Vitalii Guzeev

Case study: transitive closure computation in the wild

Jul 15, 2024

In programmers’ education, at least in Russia, there is a strong competitive tradition. Students compete in olympiads and contests, these contests mainly consist of algorithmic problems. Especially authors of them like graph algorithms. Many people invest a lot into these skills and excel in solving algorithmic problems. Some of them become university professors and teach algorithms to a broader audience.

Some of them and whose they taught will use these skills outside of the tournament or the classroom once in next several years on an algorithmic section of their successful interview to Google. Algorithms from courses in discrete mathematics are not a part of daily work of many programmers. For some, they are. For me, they are not, but scope of issues reaching me in hope of being closed is broad enough to regularly involve implementation of some algorithm. Some of these issues can be easily disclosed for the public. Some of them contain encounters of algorithms, that may seem surprising at a first glance and leave a feeling as if you see a rare animal from your window. “Hey, look at it!”. This post is short and is likely of no interest for whose who see graph algorithms everyday.

The setting

Assume you work on a big project. “Big” here means that it has several local packages with dependencies between them in a single repository. You have a build tool which can build the given set of packages or the whole project. In our case, the tool is Stack and the packages are a set of packages grouped under the same global configuration file (stack.yaml).

You also have a continuous integration set up. So you commit, system builds the code, deploys new executables to registry in a convenient form and then some tool look the registry updates up and deploy them to the applications cluster.

Packages are very different. Some of them are libraries. Some of them are stateful services. For these either some persistence should be designed or we have to accept that each restart leads to loss of the state. Some of them are high-throughput services. Restart of them under load may cause different types of troubles — sudden bottleneck while scaling replicas n \to 1 \to n, episodes of inconsistent behavior under some circumstances etc.

So it’s important not to restart application if it was not updated. The stack install command without arguments copies all the executables to folder with binaries regardless if they were updated or not. So we have to avoid it.

One possible solution is to parse the output of something like git diff --stat to get the list of changed packages and feed it to stack install <args>.

The problem

The project has internal dependency relations. Assume we only change a library which is used in some executable. The solution proposed will lead to rebuild of the library, but no executable will be updated. Effectively the release will not happen.

This problem is easy to formalize. Packages with dependencies between them form an oriented graph. Let’s orient edges as dependency -> dependent. The set of packages directly changed by update is a set of vertices. We need to find all vertices reachable from the set by dependency arrows, i.e. to find a transivite closure of a subgraph.

The solution

The problem is very famous. Even wikipedia lists a set of solutions. But we have this problem in the wild, hence it has an additional context.

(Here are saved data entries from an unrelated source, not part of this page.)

**config.mk**
```make
export PLATFORM = sky130hd
export DESIGN_NAME = rstcause_ctl
export DESIGN_NICKNAME = d
export VERILOG_FILES = /design/src/rtl/rstcause_pkg.sv /design/src/rtl/rstcause_rstsync.sv /design/src/rtl/rstcause_flags.sv /design/src/rtl/rstcause_brk.sv /design/src/rtl/rstcause_busif.sv /design/src/rtl/rstcause_ctl.sv
export SDC_FILE = /design/constraint.sdc
export NUM_CORES = 1
export LEC_CHECK = 0
export BUFFER_PORTS_ARGS = -buffer_cell sky130_fd_sc_hd__buf_2
export CORE_AREA = 2 2 39 41
export CTS_CLUSTER_SIZE = 30
export DETAILED_ROUTE_END_ITERATION = 8
export DIE_AREA = 0 0 41 43
export SYNTH_ARGS = -nofsm -noshare
export SYNTH_HDL_FRONTEND = slang
export SYNTH_SLANG_ARGS = --single-unit
```
**constraint.sdc**
```tcl
create_clock -name clk -period 1.9 [get_ports clk]
set_clock_uncertainty 0.15 [all_clocks]
set_input_delay 0 -clock clk [delete_from_list [all_inputs] [get_ports clk]]
set_output_delay 0 -clock clk [all_outputs]
set_load 0.03 [all_outputs]
```
**src/rtl/rstcause_pkg.sv**
```systemverilog
package rstcause_pkg;

  localparam int REG_W = 8;

  // Bit positions within the reset cause byte
  localparam int POS_POR   = 7;
  localparam int POS_PIN   = 6;
  localparam int POS_WDOG  = 5;
  localparam int POS_ILOP  = 4;
  localparam int POS_ILADR = 3;
  localparam int POS_LVD   = 1;

  // Bit position of the break wake flag
  localparam int POS_BRK = 1;

  // Register offsets
  localparam int OFS_BRK = 0;
  localparam int OFS_RST = 1;

  typedef struct packed {
    logic por;
    logic pin;
    logic wdog;
    logic ilop;
    logic iladr;
    logic lvd;
  } rst_evt_t;

  function automatic logic [REG_W-1:0] evt_to_byte(input rst_evt_t e);
    logic [REG_W-1:0] b;
    b            = '0;
    b[POS_POR]   = e.por;
    b[POS_PIN]   = e.pin;
    b[POS_WDOG]  = e.wdog;
    b[POS_ILOP]  = e.ilop;
    b[POS_ILADR] = e.iladr;
    b[POS_LVD]   = e.lvd;
    return b;
  endfunction

  function automatic rst_evt_t byte_to_evt(input logic [REG_W-1:0] b);
    rst_evt_t e;
    e.por   = b[POS_POR];
    e.pin   = b[POS_PIN];
    e.wdog  = b[POS_WDOG];
    e.ilop  = b[POS_ILOP];
    e.iladr = b[POS_ILADR];
    e.lvd   = b[POS_LVD];
    return e;
  endfunction

endpackage

```
**src/rtl/rstcause_rstsync.sv**
```systemverilog
module rstcause_rstsync #(
  parameter int STAGES = 2
) (
  input  logic clk,
  input  logic rst_n,
  output logic rst_sync_n
);

  logic [STAGES-1:0] sync_q;
  logic [STAGES-1:0] sync_d;

  generate
    if (STAGES == 1) begin : g_one
      always_comb sync_d = 1'b1;
    end else begin : g_many
      always_comb sync_d = {sync_q[STAGES-2:0], 1'b1};
    end
  endgenerate

  always_ff @(posedge clk or negedge rst_n) begin
    if (!rst_n) begin
      sync_q <= '0;
    end else begin
      sync_q <= sync_d;
    end
  end

  assign rst_sync_n = sync_q[STAGES-1];

endmodule

```
**src/rtl/rstcause_flags.sv**
```systemverilog
module rstcause_flags
  import rstcause_pkg::*;
(
  input  logic             clk,
  input  logic             rst_n,
  input  rst_evt_t         evt,
  input  logic             rd_clr,
  output logic [REG_W-1:0] rst_byte
);

  rst_evt_t flags_q;
  rst_evt_t flags_d;
  logic     flags_en;

  // Next state: the clearing read first, then the events on top.
  // A power-on event replaces everything with its own flag.
  always_comb begin
    flags_d = rd_clr ? rst_evt_t'('0) : flags_q;
    if (evt.por) begin
      flags_d     = '0;
      flags_d.por = 1'b1;
    end else begin
      flags_d = flags_d | evt;
    end
    flags_en = rd_clr | (|evt);
  end

  always_ff @(posedge clk or negedge rst_n) begin
    if (!rst_n) begin
      flags_q     <= '0;
      flags_q.por <= 1'b1;
    end else if (flags_en) begin
      flags_q <= flags_d;
    end
  end

  assign rst_byte = evt_to_byte(flags_q);

endmodule

```
**src/rtl/rstcause_brk.sv**
```systemverilog
module rstcause_brk (
  input  logic clk,
  input  logic rst_n,
  input  logic any_rst_evt,
  input  logic brk_pulse,
  input  logic core_lowpwr,
  input  logic wr_clr,
  output logic brk_flag
);

  logic brk_q;
  logic brk_d;
  logic brk_en;
  logic set_req;

  always_comb begin
    set_req = brk_pulse & core_lowpwr;
    brk_en  = any_rst_evt | set_req | wr_clr;
    if (any_rst_evt) begin
      brk_d = 1'b0;
    end else if (set_req) begin
      brk_d = 1'b1;
    end else begin
      brk_d = 1'b0;
    end
  end

  always_ff @(posedge clk or negedge rst_n) begin
    if (!rst_n) begin
      brk_q <= 1'b0;
    end else if (brk_en) begin
      brk_q <= brk_d;
    end
  end

  assign brk_flag = brk_q;

endmodule

```
**src/rtl/rstcause_busif.sv**
```systemverilog
module rstcause_busif
  import rstcause_pkg::*;
#(
  parameter int ADDR_W = 1
) (
  input  logic              bus_sel,
  input  logic [ADDR_W-1:0] bus_addr,
  input  logic              bus_rd,
  input  logic              bus_wr,
  input  logic [REG_W-1:0]  bus_wdata,
  input  logic [REG_W-1:0]  rst_byte,
  input  logic              brk_flag,
  output logic              rd_rst,
  output logic              brk_wr_clr,
  output logic [REG_W-1:0]  bus_rdata
);

  localparam logic [ADDR_W-1:0] A_BRK = ADDR_W'(OFS_BRK);
  localparam logic [ADDR_W-1:0] A_RST = ADDR_W'(OFS_RST);

  logic             hit_brk;
  logic             hit_rst;
  logic [REG_W-1:0] brk_byte;
  logic             unused_wdata;

  always_comb begin
    hit_brk           = bus_sel && (bus_addr == A_BRK);
    hit_rst           = bus_sel && (bus_addr == A_RST);
    rd_rst            = hit_rst && bus_rd;
    brk_wr_clr        = hit_brk && bus_wr && !bus_wdata[POS_BRK];
    brk_byte          = '0;
    brk_byte[POS_BRK] = brk_flag;
    if (bus_rd && hit_rst) begin
      bus_rdata = rst_byte;
    end else if (bus_rd && hit_brk) begin
      bus_rdata = brk_byte;
    end else begin
      bus_rdata = '0;
    end
  end

  assign unused_wdata = ^bus_wdata;

endmodule

```
**src/rtl/rstcause_ctl.sv**
```systemverilog
module rstcause_ctl
  import rstcause_pkg::*;
#(
  parameter int ADDR_W      = 1,
  parameter int SYNC_STAGES = 2
) (
  input  logic              clk,
  input  logic              rst_n,
  input  logic              evt_por,
  input  logic              evt_pin,
  input  logic              evt_wdog,
  input  logic              evt_ilop,
  input  logic              evt_iladr,
  input  logic              evt_lvd,
  input  logic              brk_pulse,
  input  logic              core_lowpwr,
  input  logic              bus_sel,
  input  logic [ADDR_W-1:0] bus_addr,
  input  logic              bus_rd,
  input  logic              bus_wr,
  input  logic [REG_W-1:0]  bus_wdata,
  output logic [REG_W-1:0]  bus_rdata
);

  logic             rst_sync_n;
  rst_evt_t         evt;
  logic             any_evt;
  logic             rd_rst;
  logic             brk_wr_clr;
  logic [REG_W-1:0] rst_byte;
  logic             brk_flag;

  always_comb begin
    evt.por   = evt_por;
    evt.pin   = evt_pin;
    evt.wdog  = evt_wdog;
    evt.ilop  = evt_ilop;
    evt.iladr = evt_iladr;
    evt.lvd   = evt_lvd;
    any_evt   = |evt;
  end

  rstcause_rstsync #(.STAGES(SYNC_STAGES)) u_sync (
    .clk        (clk),
    .rst_n      (rst_n),
    .rst_sync_n (rst_sync_n)
  );

  rstcause_flags u_flags (
    .clk      (clk),
    .rst_n    (rst_sync_n),
    .evt      (evt),
    .rd_clr   (rd_rst),
    .rst_byte (rst_byte)
  );

  rstcause_brk u_brk (
    .clk         (clk),
    .rst_n       (rst_sync_n),
    .any_rst_evt (any_evt),
    .brk_pulse   (brk_pulse),
    .core_lowpwr (core_lowpwr),
    .wr_clr      (brk_wr_clr),
    .brk_flag    (brk_flag)
  );

  rstcause_busif #(.ADDR_W(ADDR_W)) u_bus (
    .bus_sel    (bus_sel),
    .bus_addr   (bus_addr),
    .bus_rd     (bus_rd),
    .bus_wr     (bus_wr),
    .bus_wdata  (bus_wdata),
    .rst_byte   (rst_byte),
    .brk_flag   (brk_flag),
    .rd_rst     (rd_rst),
    .brk_wr_clr (brk_wr_clr),
    .bus_rdata  (bus_rdata)
  );

endmodule

```
==> reports/qor.tcl, run 1 <==
set qor(status) {complete, but fails checks}
set qor(failed_checks) {hold timing}
set qor(post_synth_num_cell_types) 16
set qor(slew_violations) 0
set qor(tns_ns) 0
set qor(post-place-cells) 73
set qor(floorplan.initialDensity) 0.289
set qor(route.detailed.drc) 0
set qor(drtAntennaViolNets) 0
set qor(seq_area_frac_synth) 0.566
set qor(die_boundary_height_um) 43
set qor(layout_common_cells) {20 x sky130_fd_sc_hd__buf_2, 16 x sky130_fd_sc_hd__dlygate4sd3_1, 8 x sky130_fd_sc_hd__dfrtp_1}
set qor(pin_count_of_the_biggest_net_entering_global_routing) 7
set qor(fp.dieArea_mm2) 0.00176
set qor(max_cap_viol_count) 0
set qor(cts.root.buffer_cell) {sky130_fd_sc_hd__clkbuf_4}
set qor(antenna_diode_count) 0
set qor(groute.usage.overall) 0.127
set qor(timing.reg2reg.worst_path_depth) 3
set qor(grt_pass1_vias) 367
set qor(crit_path_start) {evt_por}
set qor(synth.ff_latch_count) 9
set qor(holdPathStages) 3
set qor(hold_end) {u_brk.brk_flag}
set qor(overflow) 0
set qor(area_delta_synth_final_pct) 73.7
set qor(yosysWarningCount) 0
set qor(layout.nets) 100
set qor(critPathMaxStageDelay_ns) 0.57
set qor(cellLeakagePower_nw) 0.350
set qor(setup.worst_path.start_class) {input port}
set qor(postRouteWirelength_mm) 1.03
set qor(cp_max_fo) 5
set qor(cts_sinks) 9
set qor(layout_worst_path_cycle_share) 0.806
set qor(worst_ir_drop_vdd_v) 0.000477
set qor(final_period_minus_worst_setup_slack_ns) 1.53
set qor(final_worst_hold_slack_ns) -0.0542
set qor(cp_slowest_cell) {sky130_fd_sc_hd__dlygate4sd3_1}
set qor(final-instance-count-excl-fill) 93
set qor(end_kind) {register}
set qor(clk_transition_reported_paths_ns) 0.05
set qor(most_common_library_cell_in_the_layout_ignoring_fill_and_taps) {sky130_fd_sc_hd__buf_2}
set qor(clk_path_buf_depth) 2
set qor(path_class) {in -> reg}
set qor(post_drt_wl_per_cell_um) 11.0
set qor(io_pins) 30
set qor(detail_route.first_pass.iterations) 4
set qor(drtIter0Drc) 5
set qor(timing.reg2reg.setup_slack_ns) 0.52
set qor(place_hpwl_um) 637
set qor(drive_above_1_share) 0.338
set qor(fp-row-count) 14
set qor(crit-reg2reg-launch) {u_flags.rst_byte[5]}
set qor(hold_class) {in -> reg}
set qor(finalHoldViolCount) 1
set qor(setup_violators_final) 0
set qor(globalplace.congestion) 0.750
set qor(power_per_cell_area_mw_per_mm2) 619
set qor(grt_setup_unrepaired) {false}
set qor(htree_levels) 1
set qor(holdCritStartpoint) {core_lowpwr}
set qor(regToRegEndpoint) {u_flags.rst_byte[5]}
set qor(critical_path_arrival_ns) 1.54
set qor(max_freq_ghz) 0.653
set qor(syn_std_cell_area_um2) 400
set qor(cp.required_ns) 1.91
set qor(port_buffers) 20
set qor(synth.avg_cell_area_um2) 10.5
set qor(fillCellCount) 133
set qor(die_width_um) 41
set qor(cts_inserted_buffers) 3
set qor(clkLatencyLatePin_ns) 0.24
set qor(routed_via_density) 4.38
set qor(antenna_violations_before_repair) 0
set qor(num_vias) 407
set qor(timing.critical_path.cells) {buf_2 > dlygate4sd3_1 > or4_1 > nor4_2}
set qor(grt_first_pass_wirelength_mm) 1.48
set qor(cts_tree) {yes}
set qor(netlist_instances) 38
set qor(core_mm2) 0.00138
-- stage by stage --
stage | setup slack, ns | util | area (um2) | power, mW
after global placement | 0.749 | 0.368 | 509 | 0.266
final | 0.368 | 0.503 | 696 | 0.431
after global routing | 0.263 | 0.503 | 696 | 0.456
after detailed placement | 0.723 | 0.368 | 509 | 0.267
after floorplan | 0.935 | - | 404 | 0.243
after CTS | 0.0749 | 0.481 | 666 | 0.432
-- kinds of logic after synthesis --
logic type | count (synthesis) | synth area share
other | 2 | 0.0188
flip-flops | 9 | 0.566
buffers and inverters | 2 | 0.0375
multiplexers | 1 | 0.0250
AND/OR/NAND/NOR | 17 | 0.250
AO/OA/AOI/OAI | 7 | 0.103
-- where the power goes --
group          total, mW  internal, mW  switching, mW
Clock              0.139        0.0804         0.0585
Sequential         0.208         0.203        0.00466
Combinational     0.0842        0.0455         0.0387
Total              0.431         0.329          0.102
-- cell type report --
class	count	area, um2	area share
timing repair buffer	36	260	0.374
sequential	9	226	0.326
multi-input combinational	28	163	0.234
clock buffer	4	26.3	0.0378
tap	16	20.0	0.0288
-- per-layer routing --
metal,wire length [um],up-vias,track usage,part of all wire
met5,0,-,0,0
met4,0,0,0.0600,0
met3,68,0,0.0157,0.066
met2,551,14,0.206,0.54
met1,406,187,0.156,0.40
li1,-,206,-,-
-- registers in the layout (all words and copies together), names as in the netlist --
name              count
u_brk.brk_flag        1
u_sync.sync_q         2
u_flags.rst_byte      6
-- cell usage after synthesis --
library cell,instances,area [um2]
sky130_fd_sc_hd__nor2_1,6,22.5
sky130_fd_sc_hd__a21o_2,1,8.76
sky130_fd_sc_hd__dfstp_2,1,26.3
sky130_fd_sc_hd__conb_1,2,7.51
sky130_fd_sc_hd__a21oi_1,5,25.0
sky130_fd_sc_hd__buf_4,2,15.0
sky130_fd_sc_hd__mux2i_1,1,10.0
sky130_fd_sc_hd__and3_1,1,6.26
sky130_fd_sc_hd__and2_1,5,31.3
sky130_fd_sc_hd__nand4bb_1,1,11.3
sky130_fd_sc_hd__nand3_1,1,5.00
sky130_fd_sc_hd__dfrtp_1,8,200
sky130_fd_sc_hd__or4_1,1,7.51
sky130_fd_sc_hd__a22oi_1,1,7.51
sky130_fd_sc_hd__nor4_2,1,12.5
sky130_fd_sc_hd__nand2_1,1,3.75
-- critical path, delay by kind of cell --
| family | cells | cell delay (ns) |
|---|---|---|
| simple gates | 2 | 0.83 |
| buf+inv | 2 | 0.70 |
-- how the worst max path moves through the flow --
stage                endpoint  slack, ns  cells past startpoint
2_1_floorplan  u_brk.brk_flag       0.94                      2
3_3_place_gp   u_brk.brk_flag       0.75                      3
3_5_place_dp   u_brk.brk_flag       0.72                      3
4_1_cts        u_brk.brk_flag       0.07                      5
5_1_grt        u_brk.brk_flag       0.26                      4
6_report       u_brk.brk_flag       0.37                      4
-- what timing repair did --
action | CTS | global route
gates resized for setup | 0 | 0
setup buffers | 0 | 0
hold buffers | 13 | 4
hold endpoints to repair | 15 | 1
endpoints found under the setup margin | 0 | 1
No activity file was read; power rests on OpenSTA's default activity.
==> run 2: changes to the inputs <==
- PLACE_DENSITY: unset -> 0.65
- clock period: 1.9 -> 1.3 ns (I/O delays scaled with it)
==> run 2 against run 1 <==
- the run still ends with hold timing left
- register-to-register slack worse by 0.28 ns
- cell count down 12%
- non-clock buffer count down 11
- utilization down 6.7 points
- highest routed layer unchanged
==> reports/qor.tcl, run 2 (synthesis results as in run 1) <==
set qor(status) {complete, but fails checks} ;# unchanged
set qor(failed_checks) {hold timing} ;# unchanged
set qor(globalplace.congestion) 0.781 ;# was 0.750
set qor(routed_via_density) 4.59 ;# was 4.38
set qor(largest_reg_flops) 6 ;# unchanged
set qor(layout_common_cells) {19 x sky130_fd_sc_hd__buf_2, 8 x sky130_fd_sc_hd__dfrtp_1, 6 x sky130_fd_sc_hd__nor2_1, 6 x sky130_fd_sc_hd__dlygate4sd3_1} ;# was 20 x sky130_fd_sc_hd__buf_2, 16 x sky130_fd_sc_hd__dlygate4sd3_1, 8 x sky130_fd_sc_hd__dfrtp_1
set qor(postRouteWirelength_um) 882 ;# was 1.03 mm
set qor(grt-busiest-layer) {met2} ;# unchanged
set qor(setup_violators_final) 0 ;# unchanged
set qor(grt_first_pass_wirelength_mm) 1.45 ;# was 1.48 mm
set qor(core_mm2) 0.00138 ;# unchanged
set qor(layout.nets) 89 ;# was 100
set qor(end_kind) {register} ;# unchanged
set qor(setup.worst_path.start_class) {input port} ;# unchanged
set qor(clkLatencyLatePin_ns) 0.25 ;# was 0.24 ns
set qor(cts_tree) {yes} ;# unchanged
set qor(route.detailed.drc) 0 ;# unchanged
set qor(clk_transition_reported_paths_ns) 0.06 ;# was 0.05 ns
set qor(drive_above_1_share) 0.394 ;# was 0.338
set qor(power_per_cell_area_mw_per_mm2) 1000 ;# was 619 mW/mm2
set qor(max_cap_viol_count) 0 ;# unchanged
set qor(groute.usage.overall) 0.122 ;# was 0.127
set qor(antenna_diode_count) 0 ;# unchanged
set qor(pin_count_of_the_biggest_net_entering_global_routing) 8 ;# was 7
set qor(max_freq_ghz) 0.794
set qor(cts_sinks) 9 ;# unchanged
set qor(cts_inserted_buffers) 3 ;# unchanged
set qor(detail_route.first_pass.iterations) 3 ;# was 4
set qor(postLayoutSetupSlackWorst_ns) 0.0405 ;# was 0.368 ns
set qor(die_width_um) 41 ;# unchanged
set qor(cts_hold_buf) 6 ;# was 13
set qor(post-place-cells) 73 ;# unchanged
set qor(area_delta_synth_final_pct) 50.6 ;# was 73.7%
set qor(drtIter0Drc) 7 ;# was 5
set qor(die_boundary_height_um) 43 ;# unchanged
set qor(final_period_minus_worst_setup_slack_ns) 1.26
set qor(fillCellCount) 144 ;# was 133
set qor(tns_ns) 0 ;# unchanged
set qor(grt_setup_unrepaired) {false} ;# unchanged
set qor(most_common_library_cell_in_the_layout_ignoring_fill_and_taps) {sky130_fd_sc_hd__buf_2} ;# unchanged
set qor(num_vias) 376 ;# was 407
set qor(cp_max_fo) 2 ;# was 5
set qor(grt_util_met3) 0.0628 ;# was 0.0157
set qor(place_hpwl_um) 638 ;# was 637 um
set qor(path_class) {in -> reg} ;# unchanged
set qor(critical_path_arrival_ns) 1.27 ;# was 1.54 ns
set qor(cp_slowest_cell) {sky130_fd_sc_hd__dlygate4sd3_1} ;# unchanged
set qor(slew_violations) 0 ;# unchanged
set qor(clk_path_buf_depth) 2 ;# unchanged
set qor(layout.core_utilization) 0.436 ;# was 0.503
set qor(grt_use_met2) 0.213 ;# was 0.206
set qor(post_drt_wl_per_cell_um) 10.8 ;# was 11.0 um
set qor(grt_pass1_vias) 377 ;# was 367
set qor(floorplan.initialDensity) 0.289 ;# unchanged
set qor(overflow) 0 ;# unchanged
set qor(p_total_mw) 0.606 ;# was 0.431 mW
set qor(use_met1) 0.134 ;# was 0.156
set qor(timing.critical_path.cells) {dlygate4sd3_1 > or4_4 > nor4_4} ;# was buf_2 > dlygate4sd3_1 > or4_1 > nor4_2
set qor(hold_class) {in -> reg} ;# unchanged
set qor(postCtsSetupRepairBufs) 0 ;# unchanged
set qor(critPathMaxStageDelay_ns) 0.57 ;# about the same
set qor(finalHoldViolCount) 7 ;# was 1
set qor(cellLeakagePower_nw) 0.304 ;# was 0.350 nW
set qor(cp.required_ns) 1.31 ;# was 1.91 ns
set qor(antenna_violations_before_repair) 0 ;# unchanged
set qor(fp-row-count) 14 ;# unchanged
set qor(ff_latch_area_um2) 226 ;# unchanged
set qor(io_pins) 30 ;# unchanged
set qor(dp_worst_setup_slack_ns) 0.152 ;# was 0.723 ns
set qor(cts.root.buffer_cell) {sky130_fd_sc_hd__clkbuf_4} ;# unchanged
set qor(footprint_of_the_multi_input_gates_um2) 175 ;# was 163 um2
set qor(final-instance-count-excl-fill) 82 ;# was 93
set qor(htree_levels) 1 ;# unchanged
set qor(final_worst_hold_slack_ns) -0.152 ;# was -0.0542 ns
set qor(fp.dieArea_mm2) 0.00176 ;# unchanged
set qor(layout_worst_path_cycle_share) 0.969
set qor(drtAntennaViolNets) 0 ;# unchanged
set qor(worst_ir_drop_vdd_v) 0.000587 ;# was 0.000477 V
set qor(port_buffers) 20 ;# unchanged
[run 2: critical path, delay by kind of cell]
kind                   cells  cell delay [ns]
buffers and inverters      1             0.57
and+or+nand+nor            2             0.70
[run 2: path summary, 6_finish.rpt]
check                            startpoint                   to  slack (ns)  depth (start not counted)
setup / recovery                   evt_ilop       u_brk.brk_flag        0.04                          3
hold / removal                      evt_por  u_flags.rst_byte[3]       -0.15                          2
setup reg to reg           u_sync.sync_q[1]  u_flags.rst_byte[5]        0.24                          1
hold reg to reg            u_sync.sync_q[1]  u_flags.rst_byte[7]        0.06                          0
max in group asynchronous  u_sync.sync_q[1]  u_flags.rst_byte[5]        0.24                          1
min in group asynchronous  u_sync.sync_q[1]  u_flags.rst_byte[7]        0.06                          0
[run 2: layout make-up]
class | instances | area share
repair buffers | 25 | 0.257
multi-input cells | 28 | 0.290
well taps | 16 | 0.0332
flip-flops and latches | 9 | 0.376
clock buffers | 4 | 0.0436
[run 2: per-stage QoR]
stage | area, um2 | hold slack (ns)
floorplan | 404 | -0.446
global placement | 509 | -0.364
detailed placement | 509 | -0.363
CTS | 596 | -0.164
global route | 603 | -0.158
finish | 603 | -0.152
[run 2: repair_timing]
item,CTS,global route
endpoints found under the setup margin,0,1
resized for setup,0,2
endpoints found under the hold margin,15,7
[run 2: power by group]
part           internal, mW  total (mW)  switching, mW
sequential            0.297       0.304        0.00730
clock                 0.118       0.204         0.0867
combinational        0.0441      0.0974         0.0534
[run 2: layer usage]
metal / part of all wire / vias to the layer above
met5: 0 / -
met4: 0 / 0
met3: 0.075 / 0
met2: 0.53 / 15
met1: 0.39 / 182
li1: - / 179
==> run 3: changes to the inputs <==
- CELL_PAD_IN_SITES_DETAIL_PLACEMENT: unset -> 1
- CELL_PAD_IN_SITES_GLOBAL_PLACEMENT: unset -> 2
- CORE_AREA: 2 2 39 41 -> unset
- CORE_UTILIZATION: unset -> 17
- DIE_AREA: 0 0 41 43 -> unset
- PLACE_DENSITY: 0.65 -> unset
- PLACE_DENSITY_LB_ADDON: unset -> 0.1
- REMOVE_ABC_BUFFERS: unset -> 1
==> run 3 against run 2 <==
- the run still ends with hold timing left
- sequential cell count unchanged
- register-to-register slack worse by 0.03 ns
- power up 2.1%
- worst setup slack better by 0.039 ns
- clock-buffer cell count unchanged
- wire length up 14%
- die area up 45%
- fmax up 3.2%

In this case, the context is given by the input format. Stack is a smart tool which allows to print the local dependency graph by a stack dot command. It prints the .dot file and allows to skip writing a program to construct the graph from package-level configuration files.

The dot file it prints is organized as follows:

v1 -> v2
v1 -> v4
v2 -> v3
v2 -> v4
v3 -> v4

Id est it represents the graph as a list of edges grouped by the initial vertex. This is a ready to use representation to run a search like breadth-first search. On this size of a graph, we could exclude time complexity from consideration at all.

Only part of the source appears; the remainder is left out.